This judgment text has undergone conversion so that it is mobile and web-friendly. This may have created formatting or alignment issues. Please refer to the PDF copy for a print-friendly version.

Public Prosecutor v Thamayanthi
[2001] SGHC 374

Case Number : CC 56/2001
Decision Date : 14 December 2001
Tribunal/Court : High Court
Coram : Choo Han Teck JC
Counsel Name(s) : Chan Wang Ho and Glenn Seah Kim Ming [Attorney-General's Chambers] for the prosecution; N K Rajarh [Rajah Velu & Co] and Jeeva Joethy [Choo & Joethy] for the accused
Parties : Public Prosecutor — Thamayanthi

Judgment

GROUNDS OF DECISION

1. The accused was 26 years old and first came to Singapore in 1992 to work as a maid. She returned after a couple of years when her work permit expired. Her mother refused to let her leave India again after that and kept her passport. She then used her sister, Kanagi's passport to leave India for Singapore. This second journey here was made in 1998. She worked as a maid with a family until about August 1999 when she left her employers on account of ill-treatment. She then worked as a part-time help and one of those who employed her as such was 67-year old Anjella Nagalingam who lived at Block 121 Teck Whye Lane #05-830 with one of her sons, Leslie Joseph and his wife Catherine Tan Poh Gek.

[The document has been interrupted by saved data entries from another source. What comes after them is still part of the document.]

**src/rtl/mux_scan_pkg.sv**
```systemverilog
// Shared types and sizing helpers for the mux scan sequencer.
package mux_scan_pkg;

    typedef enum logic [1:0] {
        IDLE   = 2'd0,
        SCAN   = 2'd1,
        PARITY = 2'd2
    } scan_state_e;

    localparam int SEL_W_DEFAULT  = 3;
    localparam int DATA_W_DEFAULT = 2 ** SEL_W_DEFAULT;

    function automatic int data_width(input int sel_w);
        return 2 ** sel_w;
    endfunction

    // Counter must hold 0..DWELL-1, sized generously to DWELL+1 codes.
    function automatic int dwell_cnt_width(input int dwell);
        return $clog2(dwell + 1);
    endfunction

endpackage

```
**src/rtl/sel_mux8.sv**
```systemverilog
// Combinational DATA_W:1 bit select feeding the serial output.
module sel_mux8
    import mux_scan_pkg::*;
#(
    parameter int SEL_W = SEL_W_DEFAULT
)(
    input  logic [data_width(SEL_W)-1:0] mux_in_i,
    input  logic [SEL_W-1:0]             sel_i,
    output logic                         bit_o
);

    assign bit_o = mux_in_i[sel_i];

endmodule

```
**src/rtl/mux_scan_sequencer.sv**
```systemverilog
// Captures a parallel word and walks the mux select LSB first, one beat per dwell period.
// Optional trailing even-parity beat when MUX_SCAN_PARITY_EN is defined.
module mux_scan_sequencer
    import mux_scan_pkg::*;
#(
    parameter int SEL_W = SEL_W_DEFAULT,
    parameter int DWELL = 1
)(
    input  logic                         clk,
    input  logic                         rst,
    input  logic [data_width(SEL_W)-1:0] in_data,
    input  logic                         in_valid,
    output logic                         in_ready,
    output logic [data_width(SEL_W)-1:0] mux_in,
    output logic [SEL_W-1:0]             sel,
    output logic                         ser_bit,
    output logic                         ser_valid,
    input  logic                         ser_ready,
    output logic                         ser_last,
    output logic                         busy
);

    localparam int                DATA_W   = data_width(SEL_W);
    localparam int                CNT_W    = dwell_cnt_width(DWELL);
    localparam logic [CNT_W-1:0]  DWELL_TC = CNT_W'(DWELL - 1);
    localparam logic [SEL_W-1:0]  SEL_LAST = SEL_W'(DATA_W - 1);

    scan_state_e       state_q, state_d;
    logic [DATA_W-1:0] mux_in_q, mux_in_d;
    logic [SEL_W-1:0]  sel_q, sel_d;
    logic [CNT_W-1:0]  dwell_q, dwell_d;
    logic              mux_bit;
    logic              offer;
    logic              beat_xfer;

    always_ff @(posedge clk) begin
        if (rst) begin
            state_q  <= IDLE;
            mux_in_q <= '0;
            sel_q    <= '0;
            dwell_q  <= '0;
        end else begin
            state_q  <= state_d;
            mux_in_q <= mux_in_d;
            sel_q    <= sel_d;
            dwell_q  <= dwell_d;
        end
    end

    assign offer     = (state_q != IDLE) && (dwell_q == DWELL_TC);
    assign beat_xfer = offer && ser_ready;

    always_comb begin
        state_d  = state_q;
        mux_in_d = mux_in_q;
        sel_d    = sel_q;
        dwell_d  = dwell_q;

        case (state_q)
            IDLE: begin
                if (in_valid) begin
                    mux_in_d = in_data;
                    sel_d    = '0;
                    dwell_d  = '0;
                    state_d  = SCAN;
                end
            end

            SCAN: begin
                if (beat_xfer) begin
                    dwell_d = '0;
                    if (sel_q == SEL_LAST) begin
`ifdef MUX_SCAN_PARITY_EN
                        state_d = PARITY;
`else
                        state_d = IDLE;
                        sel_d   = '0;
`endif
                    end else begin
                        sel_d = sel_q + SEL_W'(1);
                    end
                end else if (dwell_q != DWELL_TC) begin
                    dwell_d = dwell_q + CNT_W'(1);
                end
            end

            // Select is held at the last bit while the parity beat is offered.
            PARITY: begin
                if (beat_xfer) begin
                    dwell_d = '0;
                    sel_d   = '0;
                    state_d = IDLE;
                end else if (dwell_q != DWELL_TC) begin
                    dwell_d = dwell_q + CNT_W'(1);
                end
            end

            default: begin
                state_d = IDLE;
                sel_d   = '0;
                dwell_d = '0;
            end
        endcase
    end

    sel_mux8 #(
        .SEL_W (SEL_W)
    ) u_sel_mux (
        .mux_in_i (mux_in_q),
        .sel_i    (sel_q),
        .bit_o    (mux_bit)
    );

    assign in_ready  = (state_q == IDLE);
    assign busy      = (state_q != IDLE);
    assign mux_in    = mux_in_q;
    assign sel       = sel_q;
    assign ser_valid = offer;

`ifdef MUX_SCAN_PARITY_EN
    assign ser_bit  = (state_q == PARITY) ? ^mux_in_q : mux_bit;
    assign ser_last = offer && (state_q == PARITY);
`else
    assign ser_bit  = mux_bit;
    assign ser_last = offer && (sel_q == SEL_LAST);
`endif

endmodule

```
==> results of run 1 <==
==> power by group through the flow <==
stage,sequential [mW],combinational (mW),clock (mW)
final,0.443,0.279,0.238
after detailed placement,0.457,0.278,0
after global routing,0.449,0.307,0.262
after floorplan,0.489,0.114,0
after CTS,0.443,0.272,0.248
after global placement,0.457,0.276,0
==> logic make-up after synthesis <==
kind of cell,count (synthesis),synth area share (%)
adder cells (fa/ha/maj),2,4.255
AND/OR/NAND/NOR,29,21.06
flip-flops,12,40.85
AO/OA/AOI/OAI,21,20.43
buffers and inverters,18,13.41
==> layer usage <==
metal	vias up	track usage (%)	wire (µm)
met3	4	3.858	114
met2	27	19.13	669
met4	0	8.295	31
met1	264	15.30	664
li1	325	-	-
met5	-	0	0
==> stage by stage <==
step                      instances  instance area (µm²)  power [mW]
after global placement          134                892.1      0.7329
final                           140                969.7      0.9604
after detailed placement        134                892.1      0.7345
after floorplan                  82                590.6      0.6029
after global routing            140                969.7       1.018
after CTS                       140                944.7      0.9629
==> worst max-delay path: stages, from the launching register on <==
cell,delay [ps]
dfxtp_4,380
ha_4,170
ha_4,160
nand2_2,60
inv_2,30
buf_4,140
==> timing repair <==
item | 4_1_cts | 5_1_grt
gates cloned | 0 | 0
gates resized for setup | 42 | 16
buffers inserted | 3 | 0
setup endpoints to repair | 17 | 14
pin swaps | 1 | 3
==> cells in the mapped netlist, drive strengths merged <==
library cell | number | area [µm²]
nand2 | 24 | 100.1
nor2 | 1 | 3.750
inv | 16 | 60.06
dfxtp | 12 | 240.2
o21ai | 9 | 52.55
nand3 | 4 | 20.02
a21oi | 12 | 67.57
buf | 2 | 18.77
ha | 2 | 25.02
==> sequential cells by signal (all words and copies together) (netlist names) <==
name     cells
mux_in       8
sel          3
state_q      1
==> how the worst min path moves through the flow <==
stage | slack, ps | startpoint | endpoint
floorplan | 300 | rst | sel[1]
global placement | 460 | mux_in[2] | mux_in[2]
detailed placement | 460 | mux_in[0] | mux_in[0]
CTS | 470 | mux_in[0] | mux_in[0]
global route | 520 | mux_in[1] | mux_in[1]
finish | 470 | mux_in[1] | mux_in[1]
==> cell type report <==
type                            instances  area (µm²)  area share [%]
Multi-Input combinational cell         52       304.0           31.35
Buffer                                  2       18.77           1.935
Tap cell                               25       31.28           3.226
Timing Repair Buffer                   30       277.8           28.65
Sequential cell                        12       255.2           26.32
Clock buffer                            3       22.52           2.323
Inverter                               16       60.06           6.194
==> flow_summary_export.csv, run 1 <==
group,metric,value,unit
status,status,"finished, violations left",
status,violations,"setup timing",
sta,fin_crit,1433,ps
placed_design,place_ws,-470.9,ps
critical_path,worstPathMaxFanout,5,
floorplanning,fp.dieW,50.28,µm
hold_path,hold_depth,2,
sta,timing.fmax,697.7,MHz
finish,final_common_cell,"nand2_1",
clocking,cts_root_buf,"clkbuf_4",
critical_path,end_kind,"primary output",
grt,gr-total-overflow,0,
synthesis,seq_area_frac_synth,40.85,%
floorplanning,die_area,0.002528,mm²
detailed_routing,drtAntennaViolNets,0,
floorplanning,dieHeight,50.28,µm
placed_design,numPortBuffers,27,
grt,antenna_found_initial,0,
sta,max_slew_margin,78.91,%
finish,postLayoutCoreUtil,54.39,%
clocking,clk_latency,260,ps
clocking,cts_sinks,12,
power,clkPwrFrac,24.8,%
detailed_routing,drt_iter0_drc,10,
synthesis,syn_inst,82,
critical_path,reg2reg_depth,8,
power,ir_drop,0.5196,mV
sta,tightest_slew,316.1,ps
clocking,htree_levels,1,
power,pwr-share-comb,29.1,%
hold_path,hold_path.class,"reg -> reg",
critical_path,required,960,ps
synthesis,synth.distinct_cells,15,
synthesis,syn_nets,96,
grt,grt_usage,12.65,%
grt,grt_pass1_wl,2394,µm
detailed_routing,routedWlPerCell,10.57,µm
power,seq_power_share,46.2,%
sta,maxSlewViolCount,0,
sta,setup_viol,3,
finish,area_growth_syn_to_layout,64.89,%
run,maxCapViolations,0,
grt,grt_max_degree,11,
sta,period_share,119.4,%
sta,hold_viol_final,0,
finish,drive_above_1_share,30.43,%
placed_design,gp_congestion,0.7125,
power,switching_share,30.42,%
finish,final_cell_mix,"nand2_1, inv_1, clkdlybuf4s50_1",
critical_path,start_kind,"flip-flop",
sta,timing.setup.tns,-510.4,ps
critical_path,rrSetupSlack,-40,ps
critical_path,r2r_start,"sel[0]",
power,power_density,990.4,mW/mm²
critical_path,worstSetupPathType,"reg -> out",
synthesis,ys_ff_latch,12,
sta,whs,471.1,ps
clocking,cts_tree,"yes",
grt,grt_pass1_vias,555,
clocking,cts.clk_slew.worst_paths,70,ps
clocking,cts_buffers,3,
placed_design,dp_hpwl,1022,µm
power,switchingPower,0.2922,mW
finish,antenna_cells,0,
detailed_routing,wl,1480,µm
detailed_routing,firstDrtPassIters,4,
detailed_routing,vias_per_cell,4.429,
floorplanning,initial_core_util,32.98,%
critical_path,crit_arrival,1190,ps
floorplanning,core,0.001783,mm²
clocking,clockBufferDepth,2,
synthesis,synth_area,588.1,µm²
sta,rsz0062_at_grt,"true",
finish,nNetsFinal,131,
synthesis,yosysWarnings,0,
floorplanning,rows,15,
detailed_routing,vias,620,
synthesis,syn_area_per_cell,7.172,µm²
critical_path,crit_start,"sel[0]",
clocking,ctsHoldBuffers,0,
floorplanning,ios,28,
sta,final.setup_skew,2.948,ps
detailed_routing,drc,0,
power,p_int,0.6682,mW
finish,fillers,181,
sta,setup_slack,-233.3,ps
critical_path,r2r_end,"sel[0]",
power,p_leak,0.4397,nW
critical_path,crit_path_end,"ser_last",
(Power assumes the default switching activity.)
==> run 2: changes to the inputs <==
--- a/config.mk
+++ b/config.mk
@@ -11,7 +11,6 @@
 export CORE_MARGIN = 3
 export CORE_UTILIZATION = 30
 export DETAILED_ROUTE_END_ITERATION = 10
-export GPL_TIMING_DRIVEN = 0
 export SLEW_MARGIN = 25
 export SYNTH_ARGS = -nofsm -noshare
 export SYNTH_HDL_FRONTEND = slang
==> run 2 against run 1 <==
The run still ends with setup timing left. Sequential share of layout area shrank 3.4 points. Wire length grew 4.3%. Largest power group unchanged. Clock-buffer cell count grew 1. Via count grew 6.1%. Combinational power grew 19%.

2. In the evening of 26 March 2001 Anjella Nagalingam was found dead in her bedroom by Catherine Tan. It was not in dispute that Anjella Nagalingam was assaulted and consequently collapsed in her room sometime after 2pm that day. The accused was charged with her murder. The facts of that day as are largely undisputed by the accused were as follows.

3. Sometime before Christmas of 1998 the accused was introduced to work for Anjella Nagalingam on a part-time basis, cleaning her flat. She would be paid about $10 an hour, but when she worked for Anjella Nagalingam she was paid $20 an hour. She usually worked in the morning. On 26 March 2001 the accused arrived at the flat about 10 am. Catherine Tan had already left for work that morning at 8.40am. Leslie Joseph, however, was still at home that day although he would normally have left for work and would not see the maid. That morning, he was awakened by the family dog barking at the arrival of the accused to the flat. He emerged from his room at 11am and saw the accused and Anjella Nagalingam in conversation which he did not intrude. Instead, he had his lunch. He remembered the accused leaving the flat about 11.45am. He left for work about 12.30pm.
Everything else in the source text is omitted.